Hive and Apache Tez: Benchmarked at Yahoo! Scale

Editor's Notes

  1. Gopal was supposed to be presenting this with me, to talk about Tez. Point to Gopal/Jitendra’s talk on Hive/Tez for details on things I’ll have to skim over. Also, acknowledge Thomas Graves, who’s talking today about the excellent work he’s doing on driving Spark on Yarn.
  2. There are several sides to query latency: Query execution time : Addressed in the physical query-execution layer. Query optimizations: The first step while optimizing the query plan seems to be to query for all partition instances. Very expensive for “Project Benzene”. Bad queries : Tableau, I’m looking at you.
  3. The Transaction Processing Performance Council (inexplicably abbreviated to TPC) suggests a set of benchmarks for query processing. Many have adopted TPC-DS to showcase performance. We chose TPC-h to complement. (Also, 22 much smaller number to deal with than… 90?) Transliteration: Evita and Kylie Minogue
  4. Lineitem and Orders are extremely large Fact tables. Nation and Region are the smallest dimension tables.
  5. Tangent: Funny story: 1. About hard-drives: Can set up MR intermediate directories and HDFS data-node directories to be on different disks. Traffic from one doesn’t affect the other. But on the other hand, total read bandwidth might be reduced.
  6. Line-item: Partitioned on Ship-date. Orders: Order-date Customers: By market-segment Suppliers: On their region-key.
  7. Q5 and q21 are anomalous. Q21: Hit a trailing reducer across all versions of Hive tested. Perhaps this can be improved with a better plan. Q5: Slow reducer that hit only Hive 13. Could be a bad plan. Could be a difference in data distribution when data was regenerated for Hadoop 2 cluster.
  8. Tez : Scheduling. Playing the gaps, like Beethoven’s Fifth.
  9. Vectorization: On average: 1.2x.
  10. Except for a few outliers, ZLIB compression actually reduced performance for a 1TB dataset. Uncompressed was 1.3x faster than Compressed.
  11. The situation reverses at the 10 TB level. The gains from decompression are actually offset by the disk-read time. The long-tail in 10TB/q21 threw the scale of the graph off, so I’ve excluded it in the results.
  12. Talk about file-coalesce, small-file generation, Namenode pressure and parallelism. You don’t want to read an ORC stripe from a different node. Talk about distcp –pgrub, for ORC files. Mention that SNAPPY’s license is not Apache. Also, Yoda.

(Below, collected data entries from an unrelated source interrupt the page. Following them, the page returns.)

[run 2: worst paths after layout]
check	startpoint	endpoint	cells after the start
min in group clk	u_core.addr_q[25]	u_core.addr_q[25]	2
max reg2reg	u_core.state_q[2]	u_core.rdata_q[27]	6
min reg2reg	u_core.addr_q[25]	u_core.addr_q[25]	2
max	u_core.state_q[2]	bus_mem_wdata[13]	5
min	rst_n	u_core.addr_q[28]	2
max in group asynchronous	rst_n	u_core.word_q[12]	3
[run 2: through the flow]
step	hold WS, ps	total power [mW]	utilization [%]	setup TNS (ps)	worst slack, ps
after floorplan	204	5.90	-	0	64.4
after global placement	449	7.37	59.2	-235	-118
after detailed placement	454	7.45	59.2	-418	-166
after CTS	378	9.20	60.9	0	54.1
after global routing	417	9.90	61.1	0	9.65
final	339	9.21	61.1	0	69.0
File: config.mk
export PLATFORM = sky130hd
export DESIGN_NAME = fpu_shared_arbiter
export DESIGN_NICKNAME = d
export VERILOG_FILES = /design/src/rtl/fpu_shared_arbiter.sv
export SDC_FILE = /design/constraint.sdc
export NUM_CORES = 1
export LEC_CHECK = 0
export CAP_MARGIN = 20
export CORE_AREA = 2 2 176 178
export DETAILED_ROUTE_END_ITERATION = 8
export DIE_AREA = 0 0 178 180
export GPL_ROUTABILITY_DRIVEN = 0
export GPL_TIMING_DRIVEN = 0
export PLACE_DENSITY = 0.58
export REMOVE_ABC_BUFFERS = 1
export SYNTH_ARGS = -nofsm -noshare
export SYNTH_HDL_FRONTEND = slang
export SYNTH_SLANG_ARGS = --single-unit
File: constraint.sdc
create_clock -name Clk_CI -period 1.9 [get_ports Clk_CI]
set_input_delay 0.285 -clock Clk_CI [delete_from_list [all_inputs] [get_ports Clk_CI]]
set_output_delay 0.285 -clock Clk_CI [all_outputs]
set_load 0.05 [all_outputs]
File: src/rtl/fpu_shared_arbiter.sv
// Round-robin arbiter/sequencer that time-shares one fpu_core among NUM_REQ requesters.
// Each granted op runs an ISSUE cycle then a COMPLETE cycle; the result returns with a one-cycle valid pulse.
package fpu_defs;
  parameter int C_OP  = 32;
  parameter int C_RM  = 3;
  parameter int C_CMD = 4;

  parameter logic [C_CMD-1:0] C_FPU_ADD_CMD = 4'h0;
  parameter logic [C_CMD-1:0] C_FPU_SUB_CMD = 4'h1;
  parameter logic [C_CMD-1:0] C_FPU_MUL_CMD = 4'h2;
  parameter logic [C_CMD-1:0] C_FPU_DIV_CMD = 4'h3;
  parameter logic [C_CMD-1:0] C_FPU_I2F_CMD = 4'h4;
  parameter logic [C_CMD-1:0] C_FPU_F2I_CMD = 4'h5;
endpackage

module fpu_shared_arbiter
  import fpu_defs::*;
#(
  parameter int NUM_REQ = 4
) (
  input  logic                           Clk_CI,
  input  logic                           Rst_RBI,
  input  logic [NUM_REQ-1:0]             Req_SI,
  output logic [NUM_REQ-1:0]             Gnt_SO,
  input  logic [NUM_REQ-1:0][C_OP-1:0]   Operand_a_DI,
  input  logic [NUM_REQ-1:0][C_OP-1:0]   Operand_b_DI,
  input  logic [NUM_REQ-1:0][C_RM-1:0]   RM_SI,
  input  logic [NUM_REQ-1:0][C_CMD-1:0]  OP_SI,
  output logic [NUM_REQ-1:0]             Valid_SO,
  output logic [C_OP-1:0]                Result_DO,
  output logic [5:0]                     Flags_DO,
  output logic                           Busy_SO,
  output logic                           Fpu_Enable_SO,
  output logic                           Fpu_Stall_SO,
  output logic [C_OP-1:0]                Fpu_Operand_a_DO,
  output logic [C_OP-1:0]                Fpu_Operand_b_DO,
  output logic [C_RM-1:0]                Fpu_RM_SO,
  output logic [C_CMD-1:0]               Fpu_OP_SO,
  input  logic [C_OP-1:0]                Fpu_Result_DI,
  input  logic                           Fpu_OF_SI,
  input  logic                           Fpu_UF_SI,
  input  logic                           Fpu_Zero_SI,
  input  logic                           Fpu_IX_SI,
  input  logic                           Fpu_IV_SI,
  input  logic                           Fpu_Inf_SI
);

  localparam int IW = $clog2(NUM_REQ);

  typedef enum logic [1:0] {IDLE, ISSUE, COMPLETE} state_e;

  typedef struct packed {
    logic [C_OP-1:0]  a;
    logic [C_OP-1:0]  b;
    logic [C_RM-1:0]  rm;
    logic [C_CMD-1:0] op;
    logic [IW-1:0]    owner;
  } issue_t;

  state_e         state_q, state_d;
  logic [IW-1:0]  last_q;
  issue_t         iss_q;
  logic [IW-1:0]  win, cand;
  logic           found, gnt_vld;

  // Rotating priority: scan from last+1 so the previous winner is checked last.
  always_comb begin
    found = 1'b0;
    win   = '0;
    cand  = '0;
    for (int i = 1; i <= NUM_REQ; i++) begin
      cand = IW'((int'(last_q) + i) % NUM_REQ);
      if (!found && Req_SI[cand]) begin
        found = 1'b1;
        win   = cand;
      end
    end
  end

  assign gnt_vld = Rst_RBI && found && (state_q != ISSUE);

  always_comb begin
    Gnt_SO = '0;
    if (gnt_vld) Gnt_SO[win] = 1'b1;
  end

  always_comb begin
    state_d          = state_q;
    Busy_SO          = 1'b0;
    Fpu_Enable_SO    = 1'b0;
    Fpu_Stall_SO     = 1'b1;
    Fpu_Operand_a_DO = '0;
    Fpu_Operand_b_DO = '0;
    Fpu_RM_SO        = '0;
    Fpu_OP_SO        = '0;
    case (state_q)
      IDLE: begin
        if (gnt_vld) state_d = ISSUE;
      end
      ISSUE: begin
        Busy_SO          = 1'b1;
        Fpu_Enable_SO    = 1'b1;
        Fpu_Stall_SO     = 1'b0;
        Fpu_Operand_a_DO = iss_q.a;
        Fpu_Operand_b_DO = iss_q.b;
        Fpu_RM_SO        = iss_q.rm;
        Fpu_OP_SO        = iss_q.op;
        state_d          = COMPLETE;
      end
      COMPLETE: begin
        // Operands stay live: the normalizer and F2I path read them this cycle.
        Busy_SO          = 1'b1;
        Fpu_Enable_SO    = 1'b1;
        Fpu_Operand_a_DO = iss_q.a;
        Fpu_Operand_b_DO = iss_q.b;
        Fpu_RM_SO        = iss_q.rm;
        Fpu_OP_SO        = iss_q.op;
        state_d          = gnt_vld ? ISSUE : IDLE;
      end
      default: state_d = IDLE;
    endcase
  end

  always_ff @(posedge Clk_CI or negedge Rst_RBI) begin
    if (!Rst_RBI) begin
      state_q   <= IDLE;
      last_q    <= IW'(NUM_REQ - 1);
      iss_q     <= '0;
      Valid_SO  <= '0;
      Result_DO <= '0;
      Flags_DO  <= '0;
    end else begin
      state_q  <= state_d;
      Valid_SO <= '0;
      // Capture uses the old owner; a same-cycle grant overwrites iss_q below.
      if (state_q == COMPLETE) begin
        Valid_SO[iss_q.owner] <= 1'b1;
        Result_DO <= Fpu_Result_DI;
        Flags_DO  <= {Fpu_OF_SI, Fpu_UF_SI, Fpu_Zero_SI, Fpu_IX_SI, Fpu_IV_SI, Fpu_Inf_SI};
      end
      if (gnt_vld) begin
        last_q      <= win;
        iss_q.a     <= Operand_a_DI[win];
        iss_q.b     <= Operand_b_DI[win];
        iss_q.rm    <= RM_SI[win];
        iss_q.op    <= OP_SI[win];
        iss_q.owner <= win;
      end
    end
  end

endmodule
==> run summary <==
STATUS
--------------------------------------------------------------------------------------
Run status                                                                finished with violations
Violations in the final reports                                           hold timing, setup timing

SYNTH
--------------------------------------------------------------------------------------
Synth warn                                                                           0
Mean instance size in the synthesized netlist                                 11.3 µm²
Post-synthesis cell count                                                          614
Summed instance area of the synthesized netlist                            0.00692 mm²
Number of flops mapped to enable cells by yosys                                      0
Share of synthesized flip-flops with an asynchronous set or reset                 1.00
Most used flip-flop cell after synthesis                                       dfrtp_1
Fraction of the yosys area taken by sequential cells                             0.431
Number of synthesized register bits                                                119
Synth cell types                                                                    31

TIMING
--------------------------------------------------------------------------------------
Slew margin rel.                                                                 0.625
Fin crit share                                                                    1.25
Fin Hold WS                                                                  -0.138 ns
# setup viols final                                                                148
Final critical-path setup slack                                              -0.470 ns
Max-slew violations                                                                  0
Minimum clock period                                                           2.37 ns
Final number of hold-violating endpoints                                            69
RSZ-0062 raised after global routing                                              true
Setup TNS Final                                                              -41.52 ns
Skew final                                                                   0.0101 ns
Achievable Freq                                                              0.422 GHz
Slew of the pin with the lowest slew margin                                   0.560 ns

SETUP PATH
--------------------------------------------------------------------------------------
Worst flop-to-flop path startpoint                                           last_q[0]
Crit-path leading delay family                                            buffers and inverters
Crit path buf inv count                                                              5
Library cell contributing the largest single delay on the critical path        dfstp_2
Peak per-stage delay on the critical path                                      0.54 ns
Kind of capture point of the worst setup path                             primary output
Category of the worst setup path launch point                                     flop
Cell count of the worst reg-to-reg path                                             10
Crit Path Class                                                                reg2out
Required arrival time at the worst endpoint                                    1.62 ns
Worst Path Arrival                                                             2.09 ns
Crit path depth                                                                      9
Critical-path cell list                                                   nand2b_4 -> o21ai_4 -> a211oi_4 -> clkbuf_16 -> buf_12 -> buf_16 -> buf_12 -> nor2_4 -> buf_8
Highest fanout seen on the critical path                                             3
Internal reg-to-reg setup slack                                               -0.44 ns
Reg-to-reg critical path endpoint                                            iss_q[21]
Crit-path most repeated cell                                                    buf_12

FLOORPLAN
--------------------------------------------------------------------------------------
Die area                                                                    0.0320 mm²
Floorplan row count                                                                 64
Initial standard-cell utilization of the core                                    0.229
Boundary Pins                                                                      448
Vertical die dimension                                                          180 µm
Width of the die                                                                178 µm
Area of the core region                                                     0.0302 mm²

CLOCK NETWORK
--------------------------------------------------------------------------------------
Buffer depth of the longest clock path                                               2
Clock-pin slew on the worst setup and hold paths                               0.07 ns
Clock net sink count                                                               119
Hold buffer count at cts                                                             3
TritonCTS clock tree                                                             built
Buffer cell driving the clock tree root                                      clkbuf_16
Insertion delay of the later-clocked pin in the worst-skew pair                0.42 ns
TritonCTS buffer count                                                              17
H-Tree Depth                                                                         4

GLOBAL ROUTING
--------------------------------------------------------------------------------------
Antenna violations before repair                                                     0
Maximum number of pins on one net before global-route repair                        75
Number of global-route vias before repair                                         7429
Global route total overflow                                                          0
All-layer global routing usage                                                   0.203
First-pass GRT wire length                                                    47700 µm

ROUTE
--------------------------------------------------------------------------------------
Detailed-router iteration count before antenna repair                                4
Via count of the routed design                                                    7184
Avg Vias per Cell                                                                 4.63
Count of nets left with antenna violations after detail routing                      0
Drc violations                                                                       0
Post-Route WL                                                                 34100 µm
Initial drt markers                                                                292
WL per Instance                                                                22.0 µm

LAYOUT
--------------------------------------------------------------------------------------
Most frequent cells in the layout                                         331 x clkdlybuf4s50_1, 117 x dfrtp_1, 106 x mux2i_1, 82 x buf_8, 76 x nand2_1
Most common library cell in the layout ignoring fill and taps             clkdlybuf4s50_1
Fraction of layout instances using a drive strength above 1                      0.365
Fill cell total of the finished layout                                            2713
Area Overhead vs Synth                                                            119%
Fin cells                                                                         1551
Final-stage net count                                                             1475
Antenna diode instance count                                                         0
Design Area, Final                                                          0.0152 mm²

PLACEMENT
--------------------------------------------------------------------------------------
Setup WS pre-CTS                                                              -1.64 ns
Port bufs                                                                          447
DP Cell Count                                                                     1421
Cell area after placement                                                   0.0118 mm²
Half-perimeter wire length of the detailed placement result                   20300 µm

PWR
--------------------------------------------------------------------------------------
Ratio of total power to cell area                                          1830 mW/mm²
Static Leakage                                                                 6.74 nW
Worst supply voltage drop on vdd                                            0.000828 V

HOLD PATH
--------------------------------------------------------------------------------------
Hold/Removal Path Class                                                       in2async

RUN
--------------------------------------------------------------------------------------
Max Cap Violations                                                                   0

-- cells by family after synthesis --
kind of cell,Yosys count,synth area share
AOI/OAI and AO/OA,82,0.103
and+or+nand+nor,169,0.121
buffers and inverters,58,0.0681
muxes,181,0.269
adders and majority gates,5,0.00904
DFF,119,0.431
-- through the flow --
stage                     utilization  power (mW)
final                           0.503        27.7
after global routing            0.503        28.9
after CTS                       0.481        26.9
after detailed placement        0.391        17.8
after global placement          0.379        15.5
after floorplan                     -        12.2
-- sequential cells by signal (all words and copies together), names as in the netlist --
| name | flops |
|---|---|
| Valid_SO | 4 |
| Flags_DO | 6 |
| iss_q | 73 |
| last_q | 2 |
| Result_DO | 32 |
| state_q | 2 |
-- layout make-up --
class                   count  area [µm²]  share of cell area
clock buffers              17         425              0.0280
clock inverters            15         158              0.0104
inverters                   5        23.8             0.00157
multi-input cells         441        4290               0.283
flip-flops and latches    119        2980               0.196
well taps                 396         495              0.0326
repair buffers            558        6810               0.449
-- where the power goes --
group	switching [mW]	internal (mW)
logic	10.1	9.88
registers	0.661	3.78
clock network	1.44	1.86
-- worst register-to-register path, delay by kind of cell, from the launching register on --
| family | cells | cell delay, ns |
|---|---|---|
| multiplexers | 1 | 0.30 |
| AND/OR/NAND/NOR | 1 | 0.14 |
| AO/OA/AOI/OAI | 3 | 0.48 |
| buffers and inverters | 5 | 0.76 |
| flip-flops | 1 | 0.54 |
-- routing by layer --
metal	global-route usage	routed length (µm)	vias to the layer above
li1	-	-	3327
met1	0.242	13400	3559
met2	0.369	18100	272
met3	0.0396	2110	26
met4	0.0498	458	0
met5	0	0	-
-- synthesized netlist by cell type (2+ instances only) --
cell / number / share of area
mux2i_1: 142 / 0.21
dfrtp_1: 117 / 0.42
nand2_1: 77 / 0.042
and2_1: 71 / 0.064
o221ai_1: 71 / 0.090
mux2_2: 39 / 0.063
clkbuf_1: 29 / 0.016
buf_12: 13 / 0.038
nor2_1: 11 / 0.0060
buf_2: 7 / 0.0051
ha_1: 5 / 0.0090
inv_1: 5 / 0.0027
nand2b_1: 4 / 0.0036
a21oi_1: 2 / 0.0014
and3_1: 2 / 0.0018
buf_8: 2 / 0.0043
dfstp_2: 2 / 0.0076
o21ai_0: 2 / 0.0014
-- what timing repair did --
action	CTS	global route
cloned	23	6
pin swaps	29	22
endpoints found under the hold margin	48	69
gates resized for setup	825	114
setup endpoints to repair	167	171
setup buffers	53	21
-- worst max-delay path by stage --
| stage | slack, ns | start | end |
|---|---|---|---|
| 2_1_floorplan | -5.90 | last_q[1] | Gnt_SO[1] |
| 3_3_place_gp | -9.27 | Rst_RBI | state_q[0] |
| 3_5_place_dp | -1.64 | Rst_RBI | Gnt_SO[3] |
| 4_1_cts | -0.51 | last_q[0] | Gnt_SO[3] |
| 5_1_grt | -0.55 | last_q[0] | Gnt_SO[3] |
| 6_report | -0.47 | last_q[0] | Gnt_SO[3] |
(Power assumes the default switching activity.)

  13. At 100 nodes, it performs at 0.9x the 350 node performance.
  14. We’ve seen Hive and Tez scale down for latency, scale up for data-size, and scale out across larger clusters.
  15. Familiarity : We have an existing ecosystem with Hive, HCatalog, Pig and Oozie that delivers revenue to Yahoo today. It’s hard to rock the boat. Community: The Apache Hive community is large, active and thriving. They’ve been solving issues with query latency for ages now. The switch to using the Tez execution engine was a solution within the Apache Hive project. This wasn’t a fork of Hive. This is Hive, proper. Scale: We’ve seen Hive and Tez perform at scale. Heck, we’ve seen Pig perform on Tez. Multitenant: Yahoo’s use-case is unique, and not just because of data-scale. There’s hundreds of active users and genuine multitenancy and security concerns. Design: We think the Hive community has tackled the right problems first, rather than throw RAM at the problem.
  16. Bucky Lasek at the X-Games in 2001. Notice where he’s looking… Not at the camera, but setting up his next trick.
  17. Security: Kerberos support was patched in, after the benchmarks were run. Multi-tenancy: Data needs to be explicitly pinned into memory as RDDs. In a multi-tenant system, how would pinning work? Eviction policy for data. Compatibility: Needs to work with Metastore versions 12 and 13. Shark’s gone to 0.11 just recently. Integration with the rest of the stack: Oozie and Pig. Overall, we wanted a solution that works with high-dynamic range. i.e. works well with small datasets (100s of GBs), as well as scale to multi-terabyte datasets. We have a familiar system that seems to fit that bill. It doesn’t quite rock the boat. It’s not perfect yet. There are bugs that we’re working on. And we still haven’t solved the problem of data-volume/BI. By the way, I really like the idea of BlinkDB. I saw the JIRA.